Step 5. Count the fraction of those 5,000 means that are ≥ +0.42%. Suppose 380 of them are. The p-value is 380 / 5000 = 0.076.

That p-value is above 0.05. The rule's observed performance sits inside what the null model can produce by chance. You cannot reject the null. The "edge" you saw might be real, but the data does not support that claim at the standard threshold. The rule is not falsified, but it is not validated either.

This is the result that most retail-shared TA rules produce when tested with the right protocol. The pattern looks good on a chart. The performance looks good on a backtest. The hypothesis test says "this might be luck."

Operational consequences

Three operational consequences follow from treating a rule as a hypothesis.

The hypothesis is stated before the test. You write down the rule, the test statistic, the null model, and the rejection threshold in a file. Then you run the test. The file is timestamped. You do not get to retrofit any of those choices after seeing the result.

The null model is explicit. The shape of the null model affects the result. A naive null where returns are independent identically distributed normals will reject more rules than a realistic null that preserves the autocorrelation and volatility clustering of the original series. Choosing the more realistic null is harder and produces fewer "wins." It also produces fewer false positives in live trading.

The result has a confidence interval, not a point estimate. The same simulation procedure that generates the p-value also generates confidence intervals around the test statistic. A backtest mean return of +0.42% with a 95% confidence interval of [−0.15%, +1.0%] means something different from the same mean with an interval of [+0.30%, +0.55%]. The point estimate is the same in both, but the first is uncertain and the second is decisive. Report both.

The catch: data mining bias

The procedure above tests one specific, pre-committed rule. It does not protect against testing many rules and picking the best.

If you test 100 rules, each at a 5% significance level, around 5 will appear "significant" by chance alone, even when none of them have edge. The p-value of the best rule in a 100-rule competition is meaningless without a multiple-testing correction. The proper procedure is to either lower the threshold (Bonferroni correction divides α by the number of tests) or simulate the entire multiple-testing process (the bootstrap-reality-check family of methods).

Most retail "I tested this rule and it works" claims come from undisclosed parameter sweeps that test thousands of combinations. The reported p-value is the p-value of the best rule, not the p-value of the procedure that produced the best rule. The two differ by orders of magnitude.

KEY POINTS

A trading rule is a hypothesis when it is specific, falsifiable, and produces a quantitative prediction. Anything less is a description.
All hypothesis tests reduce to one framework: compute a test statistic on real data, simulate the null model many times, count what fraction of simulations produce a test statistic at least as extreme as observed.
The framework is p = P(δ_simulated ≥ δ_observed | H₀).
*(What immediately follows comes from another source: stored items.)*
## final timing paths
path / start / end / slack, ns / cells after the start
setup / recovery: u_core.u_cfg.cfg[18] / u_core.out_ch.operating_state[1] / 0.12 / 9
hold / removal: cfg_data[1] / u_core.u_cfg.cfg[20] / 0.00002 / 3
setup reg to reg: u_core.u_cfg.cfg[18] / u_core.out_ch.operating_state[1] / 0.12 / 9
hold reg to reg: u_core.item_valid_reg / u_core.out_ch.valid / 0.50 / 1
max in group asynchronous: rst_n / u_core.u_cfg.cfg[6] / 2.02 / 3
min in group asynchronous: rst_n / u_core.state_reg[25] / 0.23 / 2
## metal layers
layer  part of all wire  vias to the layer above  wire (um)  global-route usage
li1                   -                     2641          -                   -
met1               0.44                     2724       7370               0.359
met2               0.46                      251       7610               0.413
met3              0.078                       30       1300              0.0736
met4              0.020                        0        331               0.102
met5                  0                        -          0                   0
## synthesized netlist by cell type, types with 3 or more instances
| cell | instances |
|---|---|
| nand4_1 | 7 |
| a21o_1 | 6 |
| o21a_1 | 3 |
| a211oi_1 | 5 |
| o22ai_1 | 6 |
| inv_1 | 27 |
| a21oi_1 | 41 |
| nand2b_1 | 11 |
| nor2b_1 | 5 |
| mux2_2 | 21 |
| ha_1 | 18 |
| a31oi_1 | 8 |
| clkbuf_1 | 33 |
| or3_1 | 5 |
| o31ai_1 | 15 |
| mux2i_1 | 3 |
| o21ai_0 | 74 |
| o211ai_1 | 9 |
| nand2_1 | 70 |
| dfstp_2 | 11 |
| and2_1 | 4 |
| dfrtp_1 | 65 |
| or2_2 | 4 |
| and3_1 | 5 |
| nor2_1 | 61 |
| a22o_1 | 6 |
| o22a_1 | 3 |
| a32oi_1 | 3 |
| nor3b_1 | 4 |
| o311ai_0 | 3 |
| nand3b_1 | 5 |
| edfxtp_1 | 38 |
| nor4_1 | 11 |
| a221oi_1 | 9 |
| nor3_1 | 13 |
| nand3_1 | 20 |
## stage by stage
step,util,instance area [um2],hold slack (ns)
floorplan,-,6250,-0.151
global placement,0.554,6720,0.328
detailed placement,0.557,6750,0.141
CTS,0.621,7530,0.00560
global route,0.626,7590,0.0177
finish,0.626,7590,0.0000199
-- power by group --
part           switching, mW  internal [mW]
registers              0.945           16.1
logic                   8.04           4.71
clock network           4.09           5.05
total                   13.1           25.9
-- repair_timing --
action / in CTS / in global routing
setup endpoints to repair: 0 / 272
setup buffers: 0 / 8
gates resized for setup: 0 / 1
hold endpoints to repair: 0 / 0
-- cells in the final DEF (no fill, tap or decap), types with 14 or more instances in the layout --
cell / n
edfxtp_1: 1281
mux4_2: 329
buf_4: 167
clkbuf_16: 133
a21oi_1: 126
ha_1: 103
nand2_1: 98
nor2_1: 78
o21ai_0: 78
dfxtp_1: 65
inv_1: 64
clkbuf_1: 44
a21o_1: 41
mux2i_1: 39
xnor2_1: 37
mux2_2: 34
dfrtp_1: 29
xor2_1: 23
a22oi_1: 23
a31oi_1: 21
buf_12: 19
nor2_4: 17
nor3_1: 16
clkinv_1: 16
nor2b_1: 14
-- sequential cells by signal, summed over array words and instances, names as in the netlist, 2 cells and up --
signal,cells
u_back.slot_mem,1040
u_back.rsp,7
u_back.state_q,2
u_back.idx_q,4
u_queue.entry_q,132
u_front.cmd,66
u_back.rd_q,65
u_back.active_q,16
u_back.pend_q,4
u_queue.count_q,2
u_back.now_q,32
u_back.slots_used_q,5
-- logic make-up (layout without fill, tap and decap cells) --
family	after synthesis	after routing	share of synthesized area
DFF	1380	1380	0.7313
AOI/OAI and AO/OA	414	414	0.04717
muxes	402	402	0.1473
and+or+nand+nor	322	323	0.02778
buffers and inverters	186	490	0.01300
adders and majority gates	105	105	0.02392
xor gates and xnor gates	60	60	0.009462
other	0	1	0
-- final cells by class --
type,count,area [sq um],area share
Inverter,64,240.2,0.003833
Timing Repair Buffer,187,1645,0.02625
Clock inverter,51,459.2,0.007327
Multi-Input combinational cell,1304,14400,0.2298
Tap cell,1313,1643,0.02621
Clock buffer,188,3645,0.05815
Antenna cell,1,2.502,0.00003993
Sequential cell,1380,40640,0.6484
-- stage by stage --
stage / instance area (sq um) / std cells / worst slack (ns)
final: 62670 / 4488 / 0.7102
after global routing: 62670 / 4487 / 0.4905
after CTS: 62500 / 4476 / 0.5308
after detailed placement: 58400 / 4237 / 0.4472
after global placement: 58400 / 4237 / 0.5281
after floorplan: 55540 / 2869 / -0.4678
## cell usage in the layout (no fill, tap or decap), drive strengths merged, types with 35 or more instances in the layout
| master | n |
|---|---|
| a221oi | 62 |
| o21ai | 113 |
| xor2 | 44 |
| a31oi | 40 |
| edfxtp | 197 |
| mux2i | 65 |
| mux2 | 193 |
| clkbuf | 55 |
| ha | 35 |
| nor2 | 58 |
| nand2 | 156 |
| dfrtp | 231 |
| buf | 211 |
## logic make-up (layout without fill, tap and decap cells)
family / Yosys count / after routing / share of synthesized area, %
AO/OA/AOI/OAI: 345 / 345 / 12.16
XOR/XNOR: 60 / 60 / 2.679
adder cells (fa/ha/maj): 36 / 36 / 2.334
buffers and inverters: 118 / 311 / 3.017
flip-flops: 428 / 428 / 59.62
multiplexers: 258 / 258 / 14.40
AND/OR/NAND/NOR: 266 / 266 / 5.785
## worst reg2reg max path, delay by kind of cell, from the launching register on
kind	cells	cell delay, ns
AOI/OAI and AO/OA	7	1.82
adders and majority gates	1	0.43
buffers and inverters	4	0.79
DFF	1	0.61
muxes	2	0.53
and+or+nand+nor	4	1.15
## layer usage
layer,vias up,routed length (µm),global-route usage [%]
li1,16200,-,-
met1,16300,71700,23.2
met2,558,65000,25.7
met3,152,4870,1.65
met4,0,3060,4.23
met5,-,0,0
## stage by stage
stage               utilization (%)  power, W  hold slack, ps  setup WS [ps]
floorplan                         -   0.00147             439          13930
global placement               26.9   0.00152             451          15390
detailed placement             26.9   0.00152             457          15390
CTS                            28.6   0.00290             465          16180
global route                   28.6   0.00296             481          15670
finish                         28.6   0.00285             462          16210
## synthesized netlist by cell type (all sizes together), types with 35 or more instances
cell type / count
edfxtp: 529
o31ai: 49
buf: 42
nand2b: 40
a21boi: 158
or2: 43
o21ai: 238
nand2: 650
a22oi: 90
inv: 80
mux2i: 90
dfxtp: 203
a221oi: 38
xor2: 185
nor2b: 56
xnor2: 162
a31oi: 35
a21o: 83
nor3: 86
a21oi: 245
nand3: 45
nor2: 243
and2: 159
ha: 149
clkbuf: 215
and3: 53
Every named test (t-test, chi-squared, ANOVA) is a special case with a particular test statistic and a particular null model.
For trading rules, the standard null model is the rule applied to a randomly shuffled or bootstrap-resampled version of the return series. Shuffling breaks the time structure while preserving the marginal distribution.
The rule, test statistic, null model, and rejection threshold must be written down before the test runs. Retrofitting any of them invalidates the result.
Report confidence intervals alongside p-values. A point estimate without an interval is a non-answer.
The single-test framework protects against luck in one pre-committed test. It does not protect against testing many rules and picking the best. Multiple-testing correction is mandatory when more than one rule is tested.